Por Miguel Yilales
@yilales
Pareciera que el honor, la rectitud, la dignidad y el decoro se fueron
de farra en Latinoamérica. En las iglesias tropezamos con pederastas, votos
incumplidos, terroristas en nombre de la religión y guías de la fe que pierden el
norte para dedicarse a los placeres mundanos de sus relaciones políticas; en la
política nos encontramos, en el poder y en la oposición, que la mentira, el
engaño, la corrupción y la injusticia son el leitmotiv; vemos a padres que justifican que sus hijos lleguen a
casa con un lápiz que no les pertenece; a jóvenes que se copian en un examen
porque no estudiaron y a maestros displicentes con el plagio descarado.
El deterioro es tan descomunal que acabamos de protagonizar
el más grande entramado de corrupción desde la llegada de Colón, donde los
gobiernos de esta parte del mundo mandaron por el retrete su argumento más
manido, la soberanía, para arrodillarse ante una empresa que emponzoñó la
gestión pública de numerosos países para ponerlos al servicio de la tiranía castrocomunista,
del Foro de Sao Paulo y de la putrefacta izquierda internacional.
Porque debemos tener claro que Odebrecht no hubiese existido sin Fidel y Raúl Castro con su poder
para erotizar a los eunucos políticos latinoamericanos, sin Lula con su
capacidad para simular honestidad cuando en realidad era un pillo de siete
suelas, sin Chávez con sus petrodólares para comprar gobiernos, manipular
procesos electorales e impulsar presidentes fantoches y sin el concurso de
muchos bodoques sin moral que se entregaron a los tentáculos del mal para
llenar sus bolsillos con dinero mal habido.
Lupanar de casquivanos
Es qué, cuando no hay decencia ni vergüenza, los atajos están
a la vuelta de la esquina y evadir las responsabilidades es el camino expedito
para la impunidad. Por ello los politicastros latinoamericanos se agarran de
los clichés que justifiquen la toma del poder, mienten y engañan a los más
incautos, se justifican con que el tiempo lo borra todo, critican el populismo
mientras hacen más populismo y aseveran que la probidad está “periclitada”.

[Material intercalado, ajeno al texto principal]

[flow/design.v]
module catraca (
    input  logic       clk,
    input  logic       rst_n,
    input  logic       coin_i,
    input  logic       push_i,
    output logic       locked_o,
    output logic       unlocked_o,
    output logic [7:0] counter_o
);
    typedef enum logic [1:0] {
        LOCKED   = 2'b01,
        UNLOCKED = 2'b10
    } fsm_t;
    fsm_t state;
    fsm_t next_state;
    always_comb begin
        case (state)
            LOCKED: begin
                if (coin_i) begin
                    next_state = UNLOCKED;
                end
                else begin
                    next_state = LOCKED;
                end
            end
            UNLOCKED: begin
                if (push_i) begin
                    next_state = LOCKED;
                end
                else begin
                    next_state = UNLOCKED;
                end
            end
            default: begin
                next_state = LOCKED;
            end
        endcase
    end
    always_ff @(posedge clk or negedge rst_n) begin
        if (!rst_n) begin
            state <= LOCKED;
        end
        else begin
            state <= next_state;
        end
    end
    assign locked_o   = (state == LOCKED);
    assign unlocked_o = (state == UNLOCKED);
    always_ff @(posedge clk or negedge rst_n) begin
        if (rst_n == 1'b0) begin
            counter_o <= '0;
        end
        else begin
            if (push_i && state == UNLOCKED) begin
                counter_o <= counter_o + 1'b1;
            end
        end
    end
endmodule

Estos rastreros y malintencionados politiqueros han
pretendido tapar sus desaciertos al ritmo del salto la talanquera, al compás del
cambio de partido y con la cadencia de cualquier rebatiña que los aferren al
poder: hoy son progobierno y mañana despotrican de la tiranía que construyeron;
ayer clamaban por más socialismo mientras robaban para darse vida de sibarita
en Nueva York, Roma o París y hoy se presentan como la gran solución capitalista;
antes eran de izquierda, luego alzaron el vuelo para incorporarse al centro y terminarán
abjurando de lo que no huela a derecha.
Frente a esa mayoría de casquivanos, que ha incursionado en
los asuntos públicos del continente, para convertir la política en su lupanar
particular tenemos atisbos de honra que deben llamarnos a la reflexión profunda.
Para un verdadero líder los únicos caminos son enfrentar la justicia para
demostrar su inocencia y en caso de retaliación de sus propios compañeros (que
no perdonan aciertos ni que, a pesar de los desaciertos, mantenga popularidad) ir
a la cárcel o inmolarse para evitar convertirse en el premio que las hienas despiadadas
y salvajes exhibirán por la gradería de la deshonra.
Impera la ignominia
Ante la decisión del expresidente peruano Alan García de no
permitir que “lo humillaran, lo expusieran al escarnio y lo vejaran, a la luz
del odio repetido y de los rumores infundados”, hubo quienes de inmediato lo tildaron
de cobarde por no asumir las consecuencias de sus actos, aseveraron que de
antemano había aceptado su culpabilidad, que había sido impulsivo al no dejar
que actuara la justicia y lo acusaron de ser un bicho raro con ínfulas de guerrero
japonés, donde el harakiri tiene cabida, dentro de una acomodaticia cultura
occidental.
Solo el escrutador tiempo permitirá formar un juicio justo
sobre la decisión de Alan García. No debió haber sido fácil pero sí pensada,
meditada y planificada con anterioridad, según se desprende de su última proclama,
que despejó dudas y puso a más de uno en su lugar. En tiempos en que impera la
ignominia necesitamos más decoro, ahora cuando manda la mentira clamamos por
más verdad, ante el dominio del dolo se hace obligatorio el pudor y hoy en día
cuando la riqueza fácil es preferible al trabajo honesto es cuando más falta hacen
políticos que cumplan su palabra porque sin honor no hay paraíso.